Se llama Elisa Gauna y es la viuda de Mario Acuña, un peón de albañil fallecido en la construcción.
Acuña, que no llevaba el arnés puesto, resbaló y cayó de un décimo piso por el hueco de un futuro ascensor.Para las estadísticas, era el octavo obrero muerto en la ciudad en lo que iba del año.

Pasaron 18 meses y 14 días desde la tragedia. La viuda toma una decisión.
Deja esa tarde a la beba en lo de su suegra, la abuela que de seguro bien la va a criar.
En la pañalera guarda las llaves de la casita que Mario levantó solo, a pulmón, paleando los fines de semana.
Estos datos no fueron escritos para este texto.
$ cat config.mk
export PLATFORM = sky130hd
export DESIGN_NAME = ddr5_cmd_sched
export DESIGN_NICKNAME = d
export VERILOG_FILES = /design/src/rtl/ddr5_cmd_sched.sv
export SDC_FILE = /design/constraint.sdc
export NUM_CORES = 1
export LEC_CHECK = 0
export CORE_MARGIN = 5
export CORE_UTILIZATION = 38
export CTS_BUF_LIST = sky130_fd_sc_hd__clkbuf_8
export DETAILED_ROUTE_END_ITERATION = 6
export PLACE_DENSITY_LB_ADDON = 0.3
export SLEW_MARGIN = 20
export SYNTH_ARGS = -nofsm -noshare
export SYNTH_HDL_FRONTEND = slang
export SYNTH_SLANG_ARGS = --single-unit
$ cat constraint.sdc
create_clock -name clk -period 2 [get_ports clk]
set_clock_uncertainty 0.2 [all_clocks]
set_input_delay 0.3 -clock clk [delete_from_list [all_inputs] [get_ports clk]]
set_output_delay 0.3 -clock clk [all_outputs]
set_load 0.02 [all_outputs]
$ cat src/rtl/ddr5_cmd_sched.sv
// DDR5 single-channel command scheduler: expands each request into ACT + RDA/WRA for pkt_gen.
// Optional issued-command statistics are built when DDR5_CMD_SCHED_STATS_EN is defined.
module ddr5_cmd_sched #(
  parameter int unsigned T_RCD   = 4,
  parameter int unsigned T_RD_AP = 6,
  parameter int unsigned T_WR_AP = 10,
  parameter int unsigned CNT_W   = 8
) (
  input  logic        clk,
  input  logic        rst_n,
  input  logic        req_valid,
  output logic        req_ready,
  input  logic        req_wr,
  input  logic [2:0]  req_bg,
  input  logic        req_ba,
  input  logic [15:0] req_row,
  input  logic [9:0]  req_col,
  output logic [2:0]  BG,
  output logic        BA,
  output logic [15:0] row,
  output logic [9:0]  col,
  output logic [3:0]  current_state,
  output logic        CS_i,
  output logic        busy,
  output logic        cmd_done,
  output logic [15:0] stat_rd_cnt,
  output logic [15:0] stat_wr_cnt
);

  localparam int unsigned RcdEff  = (T_RCD < 2) ? 2 : T_RCD;
  localparam int unsigned RdApEff = (T_RD_AP < 2) ? 2 : T_RD_AP;
  localparam int unsigned WrApEff = (T_WR_AP < 2) ? 2 : T_WR_AP;

  // Loaded one short so the terminal count lands on the last cycle before the next command.
  localparam logic [CNT_W-1:0] RcdLoad  = CNT_W'(RcdEff - 1);
  localparam logic [CNT_W-1:0] RdApLoad = CNT_W'(RdApEff - 1);
  localparam logic [CNT_W-1:0] WrApLoad = CNT_W'(WrApEff - 1);

  localparam logic [3:0] CodeIdle = 4'd0;
  localparam logic [3:0] CodeAct  = 4'd8;
  localparam logic [3:0] CodeWra  = 4'd5;
  localparam logic [3:0] CodeRda  = 4'd12;

  typedef enum logic [2:0] {StIdle, StAct0, StAct1, StRcd, StCas0, StCas1, StRec} state_e;

  state_e           state_q, state_d;
  logic [CNT_W-1:0] cnt_q, cnt_d;
  logic             wr_q;
  logic             done_d;
  logic [3:0]       code_d;

  assign req_ready = (state_q == StIdle);

  always_comb begin
    state_d = state_q;
    cnt_d   = (cnt_q != '0) ? cnt_q - 1'b1 : '0;
    done_d  = 1'b0;
    unique case (state_q)
      StIdle: begin
        if (req_valid) begin
          state_d = StAct0;
          cnt_d   = RcdLoad;
        end
      end
      StAct0: state_d = StAct1;
      StAct1, StRcd: begin
        if (cnt_q == '0) begin
          state_d = StCas0;
          cnt_d   = wr_q ? WrApLoad : RdApLoad;
        end else begin
          state_d = StRcd;
        end
      end
      StCas0: state_d = StCas1;
      StCas1, StRec: begin
        if (cnt_q == '0) begin
          state_d = StIdle;
          done_d  = 1'b1;
        end else begin
          state_d = StRec;
        end
      end
      default: state_d = StIdle;
    endcase
  end

  always_comb begin
    code_d = CodeIdle;
    unique case (state_d)
      StAct0, StAct1: code_d = CodeAct;
      StCas0, StCas1: code_d = wr_q ? CodeWra : CodeRda;
      default:        code_d = CodeIdle;
    endcase
  end

  always_ff @(posedge clk or negedge rst_n) begin
    if (!rst_n) begin
      state_q       <= StIdle;
      cnt_q         <= '0;
      wr_q          <= 1'b0;
      BG            <= '0;
      BA            <= 1'b0;
      row           <= '0;
      col           <= '0;
      current_state <= CodeIdle;
      CS_i          <= 1'b0;
      busy          <= 1'b0;
      cmd_done      <= 1'b0;
    end else begin
      state_q       <= state_d;
      cnt_q         <= cnt_d;
      current_state <= code_d;
      CS_i          <= (state_d == StAct0) || (state_d == StCas0);
      busy          <= (state_d != StIdle);
      cmd_done      <= done_d;
      if (req_valid && req_ready) begin
        wr_q <= req_wr;
        BG   <= req_bg;
        BA   <= req_ba;
        row  <= req_row;
        col  <= req_col;
      end
    end
  end

`ifdef DDR5_CMD_SCHED_STATS_EN
  logic [15:0] stat_rd_q, stat_wr_q;
  logic        cas_entry;

  assign cas_entry = (state_d == StCas0) && (state_q != StCas0);

  always_ff @(posedge clk or negedge rst_n) begin
    if (!rst_n) begin
      stat_rd_q <= '0;
      stat_wr_q <= '0;
    end else if (cas_entry) begin
      if (!wr_q && stat_rd_q != 16'hFFFF) stat_rd_q <= stat_rd_q + 16'd1;
      if (wr_q && stat_wr_q != 16'hFFFF)  stat_wr_q <= stat_wr_q + 16'd1;
    end
  end

  assign stat_rd_cnt = stat_rd_q;
  assign stat_wr_cnt = stat_wr_q;
`else
  assign stat_rd_cnt = '0;
  assign stat_wr_cnt = '0;
`endif

endmodule

==> impl_metrics.env <==
export IMPL_drtIter0Drc=49
export IMPL_yosysTopAreaCell="dfrtp_1"
export IMPL_dieHeight_um=86.82
export IMPL_switchingPower_uw=1496
export IMPL_fmax_ghz=0.5309
export IMPL_rows=28
export IMPL_synth_ff_type="dfrtp_1"
export IMPL_ys_ff_latch=48
export IMPL_drt_vias_per_instance=4.534
export IMPL_seqCellArea_um2=1201
export IMPL_drc=0
export IMPL_tritoncts="done"
export IMPL_clk_latency_ns=0.30
export IMPL_hold_depth=1
export IMPL_root_buffer="clkbuf_8"
export IMPL_port_buffers=70
export IMPL_async_flop_share_pct=100.0
export IMPL_swShare_pct=36.20
export IMPL_reg2reg_slack_ns=0.12
export IMPL_gr_total_overflow=0
export IMPL_antenna_found_initial=0
export IMPL_dr_pass1_iters=4
export IMPL_multi_input_area_um2=863.3
export IMPL_nFillCells=537
export IMPL_clock_path_buffers=2
export IMPL_cts_htree_levels=2
export IMPL_synth_cell_types=34
export IMPL_outcome="complete, no violations"
export IMPL_grt_pass1_vias=1573
export IMPL_slew_viol_final=0
export IMPL_numCtsBuffers=5
export IMPL_fin_ws_ns=0.1166
export IMPL_grt_total_usage_pct=12.93
export IMPL_grt_pass1_wl_mm=7.714
export IMPL_synth_edf_count=0
export IMPL_dp_hpwl_mm=3.511
export IMPL_finalSetupTns_ns=0
export IMPL_yosys_cell_count_top_type="dfrtp_1"
export IMPL_fin_cells=341
export IMPL_area_delta_synth_final_pct=38.11
export IMPL_p_comb_share_pct=48.0
export IMPL_vias=1546
export IMPL_clkSlewWorstSetupHoldPaths_ns=0.09
export IMPL_finalWeightedCongestion=0.8192
export IMPL_ant_nets=0
export IMPL_synth_top_cells_by_count="48 x dfrtp_1, 36 x buf_4, 31 x mux2_2"
export IMPL_nNetsFinal=302
export IMPL_clkPwrFrac_pct=13.1
export IMPL_syn_cell_area_um2=2242
export IMPL_post_route_cell_area_um2=3097
export IMPL_crit_type="reg2reg"
export IMPL_die_x_um=86.82
export IMPL_rsz0062_at_grt="no"
export IMPL_synthTopCellsByArea="dfrtp_1 54%, mux2_2 16%, buf_4 12%, xnor2_1 1.2%, a21oi_1 1.1%"
export IMPL_wl_mm=4.585
export IMPL_critical_path_required_ns=2.02
export IMPL_place_worst_setup_slack_ns=0.05786
export IMPL_power_per_cell_area_nw_per_um2=1334
export IMPL_cap_violations=0
export IMPL_tightest_slew_ns=0.5927
export IMPL_hold_end="row[13]"
export IMPL_core_um2=5816
export IMPL_arrival_ns=1.90
export IMPL_final_util_pct=53.25
export IMPL_r2r_end="cnt_q[6]"
export IMPL_synth_seq_area_share_pct=53.57
export IMPL_rr_worst_depth=3
export IMPL_seqPwrFrac_pct=38.9
export IMPL_cts_sinks=48
export IMPL_post_cts_buffers=0
export IMPL_ys_warnings_count=0
export IMPL_r2r_start="cnt_q[2]"
export IMPL_antenna_cells=0
export IMPL_setup_viol=0
export IMPL_cp_start_kind="register"
export IMPL_drive_above_1_share_pct=21.80
export IMPL_fin_crit_sh_pct=94.17
export IMPL_dieArea_um2=7537
export IMPL_syn_area_per_cell_um2=12.39
export IMPL_avgRoutedWirePerCell_um=13.45
export IMPL_start_util_pct=38.55
export IMPL_io_pins=104
export IMPL_worstPathMaxFanout=5
export IMPL_synthCells=181
export IMPL_cp_end_kind="register"
export IMPL_min_from="row[13]"
export IMPL_dp_cells=333
export IMPL_ir_drop_mv=0.6427
export IMPL_dpl_cell_area_um2=3005
export IMPL_p_leak_uw=0.001349
export IMPL_slew_headroom_pct=60.48
export IMPL_synth_top_area_share_pct=53.57
export IMPL_min_period_ns=1.883
export IMPL_hp_class="reg2reg"
export IMPL_grt_max_degree=49
export IMPL_hold_violations=0
export IMPL_p_int_uw=2636
[logic make-up (layout without fill, tap and decap cells)]
group | after synthesis | after routing | synth area share (%)
and+or+nand+nor | 27 | 27 | 7.311
AOI/OAI and AO/OA | 24 | 24 | 7.310
DFF | 48 | 48 | 53.57
buffers and inverters | 45 | 98 | 13.78
muxes | 31 | 31 | 15.57
xor gates and xnor gates | 3 | 3 | 1.172
adders and majority gates | 2 | 2 | 1.116
other | 1 | 33 | 0.1673
[critical path, stage by stage (launching register included)]
cell	delay (ns)
dfrtp_1	0.44
or4_4	0.53
or4_1	0.49
a21oi_1	0.14
[per-layer routing]
metal  GRT usage, %  routed length [um]
met1          15.83                1839
met4          5.666                  78
met3          3.327                 283
met5              0                   0
met2          21.39                2384
[how the worst max path moves through the flow]
| stage | startpoint | end | cells past startpoint |
|---|---|---|---|
| floorplan | state_q[1] | BA | 6 |
| global placement | req_valid | row[15] | 4 |
| detailed placement | cnt_q[0] | state_q[0] | 6 |
| CTS | cnt_q[0] | state_q[0] | 6 |
| global route | cnt_q[2] | cnt_q[6] | 3 |
| finish | cnt_q[2] | cnt_q[6] | 3 |
[power by group through the flow]
stage / Combinational (uW) / Sequential [uW] / Clock (uW)
2_1_floorplan: 735 / 1970 / 0
3_3_place_gp: 1960 / 1620 / 0
4_1_cts: 2000 / 1610 / 563
3_5_place_dp: 2000 / 1620 / 0
5_1_grt: 2140 / 1680 / 585
6_report: 1980 / 1610 / 541
[cells in the final DEF, fill, tap and decap left out]
| cell | n |
|---|---|
| buf_12 | 2 |
| clkinv_2 | 1 |
| nand3_1 | 2 |
| nor3b_2 | 1 |
| conb_1 | 33 |
| buf_4 | 13 |
| nor2b_1 | 2 |
| dlygate4sd3_1 | 1 |
| ha_1 | 2 |
| o21ai_0 | 5 |
| nor3_1 | 4 |
| a32oi_1 | 1 |
| buf_2 | 1 |
| a21oi_1 | 5 |
| mux2_2 | 31 |
| clkbuf_8 | 5 |
| nor3_4 | 1 |
| clkdlybuf4s50_1 | 68 |
| o31a_1 | 1 |
| a31oi_1 | 1 |
| inv_1 | 6 |
| nor4_2 | 1 |
| xnor2_1 | 3 |
| nor2_1 | 3 |
| dfrtp_1 | 48 |
| nand4_1 | 1 |
| dlygate4sd2_1 | 1 |
| nand2_1 | 5 |
| o32ai_1 | 1 |
| o31ai_1 | 3 |
| and2_1 | 1 |
| o22ai_1 | 1 |
| or3b_2 | 1 |
| a221o_1 | 2 |
| or4_4 | 1 |
| o211ai_1 | 2 |
| a221oi_1 | 1 |
| or4_1 | 3 |
| nand2b_1 | 1 |
| o41ai_1 | 1 |
[metrics by stage]
step	total power [uW]	hold slack, ns
after global placement	3580	0.2428
after detailed placement	3621	0.2327
final	4131	0.3071
after global routing	4406	0.3331
after floorplan	2709	-0.1956
after CTS	4178	0.3141
[state kept, by name (all words and copies together) (netlist names)]
signal / flops
row: 16
col: 10
cnt_q: 8
BG: 3
current_state: 3
state_q: 3
BA: 1
CS_i: 1
busy: 1
cmd_done: 1
wr_q: 1
[timing repair]
item / CTS / global route
gates resized for setup: 1 / 1
pin swaps: 0 / 0
hold endpoints to repair: 48 / 0
endpoints found under the setup margin: 1 / 4
hold buffers: 1 / 0
[area by class of cell]
type	instances	area share (%)
sequential	48	38.79
multi-input combinational	120	27.88
timing repair buffer	86	27.19
tap	75	3.030
clock buffer	5	2.222
inverter	5	0.6061
clock inverter	2	0.2828
Note: power is estimated with default switching activity, not from simulation.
Se detiene en la puerta del mismo edificio (inaugurado) donde encontró a su marido frío y cubierto de sangre, tapado con una bolsa de consorcio.Prende un cigarrillo allí y se lo fuma parada, mientras espera la llegada de algún residente.
Llega una pareja, se cuela detrás de ellos y consigue entrar.

De frente se topa con el ascensor en funcionamiento, subiendo y bajando por los límites del hueco oscuro que se llevó la vida de Mario. De haber estado antes…, quizá se hubiese quebrado algunos huesos y salvado.

Encuentra las escaleras y comienza a subirlas.
¿Quién se hace responsable de tantas muertes? Son trece víctimas fatales las del 2011.
Más de un trabajador al mes, ¿es mucho o es poco? ¿Es suficiente, o no lo es, para tomar medidas que puedan evitarlas?

Tercer piso.
Dejan a las criaturas sin padre, a las mujeres sin maridos.
Cuarto.
Si tuviera más coraje, ella tomaría un arma y mataría a los culpables.
Hasta se imaginó la escena: los lleva a punta de pistola hasta la cúspide, los obliga a arrojarse y luego los contempla estampados contra el asfalto, desde las alturas, hasta que lleguen la prensa y las autoridades.
Quinto, un nivel más, sexto, al dueño de la constructora que le pagaba a Mario en negro.
Más escalones, más pulsaciones, séptimo piso ya.
Al capataz, que no le exigió a él que se sujetara por lo menos con una soga.
Octavo, el cuerpo caliente y agitado, el nudo estomacal, las lágrimas derramadas, el insomnio, la ceguera.
Al de seguridad e higiene de la Uocra, que cobra pero no controla, también a los hijos de puta de la Dirección de obras de la Municipalidad.
Noveno, décimo, se mete en la terraza.

Ellos deberían estar caminando por la cornisa en la que se halla ahora.
Mira para abajo, qué pequeñas se ven las cosas: los carteles, las personas, los árboles, los bondis que pasan, y que de a poco se agigantan cuando salta al vacío y repite allá voy, allá voy con vos, mi amor.